In a different topics I wrote about about my recent work on neocaml, and I thought it might be a good idea to post something separately as well. Check out the project’s GitHub repo and the short blog post.
Contributions and feedback are most welcome, and I hope neocaml
will be useful to some of you either a tool or as a source of inspiration.
9 Likes
We can always “cheat” a bit with the indentation, by delegating it to another Emacs package like ocp-indent.el
Note that this “cheat” has another virtue: not every programmer uses the same editor, a problem that ocp-indent
solves (also being able to reindent from the cli is occasionally useful).
1 Like
I’ve never used a TS-based editor package, but I’m a gynormous Emacs user. Is there someplace I could read about what TS brings to editing programming languages ? I’m genuinely curious.

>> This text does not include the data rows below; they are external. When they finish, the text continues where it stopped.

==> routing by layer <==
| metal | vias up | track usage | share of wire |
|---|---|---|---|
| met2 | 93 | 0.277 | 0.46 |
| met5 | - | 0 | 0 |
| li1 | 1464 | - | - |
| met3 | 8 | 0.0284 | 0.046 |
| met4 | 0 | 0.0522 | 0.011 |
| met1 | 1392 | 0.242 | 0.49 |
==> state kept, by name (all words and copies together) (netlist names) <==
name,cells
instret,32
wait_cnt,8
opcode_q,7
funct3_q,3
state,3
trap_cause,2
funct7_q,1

The official docs summarize it well:
Tree-sitter is a parser generator tool and an incremental parsing library. It can build a concrete syntax tree for a source file and efficiently update the syntax tree as the source file is edited. Tree-sitter aims to be:
- General enough to parse any programming language
- Fast enough to parse on every keystroke in a text editor
- Robust enough to provide useful results even in the presence of syntax errors
- Dependency-free so that the runtime library (which is written in pure C11) can be embedded in any application
In practice this means you get font-locking that’s not based on regular expressions, and indentation and navigation commands that leverage the AST provided by the TreeSitter parsers. So, font-locking becomes faster and more precise and potentially indentation & navigation (depending on how they were implemented before).

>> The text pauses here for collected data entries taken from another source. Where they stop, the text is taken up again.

==> src/rtl/vram_write_queue_m_if.sv <==
// CPU-side write/fill request bus and VRAM write port of the VRAM write queue.
// The queue is the slave; the CPU decode / video timing side is the master.
interface vram_write_queue_m_if #(
  parameter int unsigned AW = 12
);
  logic          writable;
  logic          cpu_valid;
  logic          cpu_ready;
  logic [AW-1:0] cpu_address;
  logic [7:0]    cpu_data;
  logic          fill_start;
  logic [AW-1:0] fill_base;
  logic [AW-1:0] fill_len;
  logic [7:0]    fill_value;
  logic          busy;
  logic          overflow;
  logic          vram_we;
  logic [AW-1:0] vram_address;
  logic [7:0]    vram_data;

  modport master (
    output writable, cpu_valid, cpu_address, cpu_data,
    output fill_start, fill_base, fill_len, fill_value,
    input  cpu_ready, busy, overflow, vram_we, vram_address, vram_data
  );

  modport slave (
    input  writable, cpu_valid, cpu_address, cpu_data,
    input  fill_start, fill_base, fill_len, fill_value,
    output cpu_ready, busy, overflow, vram_we, vram_address, vram_data
  );
endinterface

This article gives more details about the benefits in Emacs.
4 Likes
You might be tempted by the ocaml-eglot package!
2 Likes
Yeah, that’s on my radar already and it looks quite promising.
1 Like
If I Googled “Emacs OCaml package” and a link popped up for a project called “Neocaml”, I’d likely ignore that link under the assumption Neocaml is a Neovim plugin for OCaml and I’m getting this result because Google thinks of Emacs and Neovim as closely related
One downside of tree-sitter is that each search query you write in elisp gets compiled into an executable query and for some queries this can take a lot of time even by Emacs standards (a few seconds). The query is cached in memory but it cannot be serialized and stored to disk so you pay the compilation cost for all the font lock / indentation queries every time you start the major mode, which for me is once or twice a day. I started running Emacs in server mode so I have to restart it less frequently but a 5 second up front cost to edit text is pretty objectionable imo. (Typst tree sitter mode to be specific, might be a problem with that particular mode, not sure)

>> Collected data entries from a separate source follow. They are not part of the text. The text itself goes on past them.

===== src/rtl/ahb2apb_bridge_mslv.sv =====
// AHB-Lite slave to multi-slave APB master bridge with address decode,
// pready wait states, pslverr/decode-miss/timeout ERROR responses.
module ahb2apb_bridge_mslv #(
  parameter int unsigned ADDR_W      = 32,
  parameter int unsigned DATA_W      = 32,
  parameter int unsigned NUM_SLV     = 4,
  parameter int unsigned SLV_SEL_LSB = 12,
  parameter logic [ADDR_W-1:0] BASE_ADDR = 'h4000_0000,
  parameter int unsigned TIMEOUT     = 16
) (
  input  logic                      hclk,
  input  logic                      hreset,
  input  logic                      hsel,
  input  logic [1:0]                htrans,
  input  logic                      hwrite,
  input  logic [ADDR_W-1:0]         haddr,
  input  logic [DATA_W-1:0]         hwdata,
  input  logic                      hready_in,
  output logic                      hready_out,
  output logic                      hresp,
  output logic [DATA_W-1:0]         hrdata,
  output logic [NUM_SLV-1:0]        psel,
  output logic                      penable,
  output logic                      pwrite,
  output logic [ADDR_W-1:0]         paddr,
  output logic [DATA_W-1:0]         pwdata,
  input  logic [NUM_SLV*DATA_W-1:0] prdata,
  input  logic [NUM_SLV-1:0]        pready,
  input  logic [NUM_SLV-1:0]        pslverr
);

  localparam int unsigned SEL_W = $clog2(NUM_SLV);
  localparam int unsigned CNT_W = (TIMEOUT > 0) ? $clog2(TIMEOUT + 1) : 1;
  localparam int unsigned TAG_LSB = SLV_SEL_LSB + SEL_W;

  typedef enum logic [2:0] {
    S_IDLE, S_WDATA, S_SETUP, S_ACCESS, S_DONE, S_ERR1, S_ERR2
  } state_e;

  state_e              state_q, state_d;
  logic [SEL_W-1:0]    idx_q;
  logic [CNT_W-1:0]    cnt_q;
  logic [DATA_W-1:0]   hrdata_q;
  logic [ADDR_W-1:0]   paddr_q;
  logic [DATA_W-1:0]   pwdata_q;
  logic                pwrite_q;

  logic                accept_st, accept, hit, take;
  logic [SEL_W-1:0]    haddr_idx;
  logic                sel_ready, sel_err, tmo;

  assign accept_st = (state_q == S_IDLE) || (state_q == S_DONE) || (state_q == S_ERR2);
  assign accept    = accept_st & hsel & htrans[1] & hready_in;
  assign haddr_idx = haddr[SLV_SEL_LSB +: SEL_W];
  // A tag match alone is not enough when NUM_SLV is not a power of two.
  assign hit       = (haddr[ADDR_W-1:TAG_LSB] == BASE_ADDR[ADDR_W-1:TAG_LSB]) &&
                     (32'(haddr_idx) < NUM_SLV);
  assign take      = accept & hit;
  assign sel_ready = pready[idx_q];
  assign sel_err   = pslverr[idx_q];
  assign tmo       = (TIMEOUT != 0) && ((32'(cnt_q) + 32'd1) == TIMEOUT);

  always_ff @(posedge hclk) begin
    if (hreset) state_q <= S_IDLE;
    else        state_q <= state_d;
  end

  always_comb begin
    state_d = state_q;
    unique case (state_q)
      S_IDLE, S_DONE, S_ERR2: begin
        if (accept) begin
          if (!hit)        state_d = S_ERR1;
          else if (hwrite) state_d = S_WDATA;
          else             state_d = S_SETUP;
        end else begin
          state_d = S_IDLE;
        end
      end
      S_WDATA:  state_d = S_SETUP;
      S_SETUP:  state_d = S_ACCESS;
      S_ACCESS: begin
        if (sel_ready) state_d = sel_err ? S_ERR1 : S_DONE;
        else if (tmo)  state_d = S_ERR1;
      end
      S_ERR1:   state_d = S_ERR2;
      default:  state_d = S_IDLE;
    endcase
  end

  always_comb begin
    hready_out = 1'b1;
    hresp      = 1'b0;
    psel       = '0;
    penable    = 1'b0;
    unique case (state_q)
      S_WDATA:  hready_out = 1'b0;
      S_SETUP: begin
        hready_out = 1'b0;
        psel[idx_q] = 1'b1;
      end
      S_ACCESS: begin
        hready_out = 1'b0;
        psel[idx_q] = 1'b1;
        penable    = 1'b1;
      end
      S_ERR1: begin
        hready_out = 1'b0;
        hresp      = 1'b1;
      end
      S_ERR2:   hresp = 1'b1;
      default: ;
    endcase
  end

  always_ff @(posedge hclk) begin
    if (hreset) begin
      idx_q    <= '0;
      cnt_q    <= '0;
      hrdata_q <= '0;
      paddr_q  <= '0;
      pwdata_q <= '0;
      pwrite_q <= 1'b0;
    end else begin
      if (take) begin
        idx_q    <= haddr_idx;
        paddr_q  <= haddr;
        pwrite_q <= hwrite;
      end
      if (state_q == S_WDATA) pwdata_q <= hwdata;
      if (state_q == S_ACCESS) cnt_q <= cnt_q + 1'b1;
      else                     cnt_q <= '0;
      if ((state_q == S_ACCESS) && sel_ready && !sel_err && !pwrite_q)
        hrdata_q <= prdata[32'(idx_q)*DATA_W +: DATA_W];
    end
  end

  assign hrdata = hrdata_q;
  assign paddr  = paddr_q;
  assign pwdata = pwdata_q;
  assign pwrite = pwrite_q;

endmodule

Yeah, I thought about this as well, but as it’s mostly an experimental package at this point I don’t think the name matters that much. Also - we can’t have neovim monopolize the word “neo”, right? 
1 Like
That’s a fair point. The support for TreeSitter in Emacs is still very young and there’s a lot of room for improvement for sure. For me the trade-off is fine, as I often run Emacs sessions for months, but for people using Emacs mostly from the terminal (the way vim is commonly used) this will probably an issue. With my use-case generally I don’t care about any startup optimizations as I start Emacs so rarely.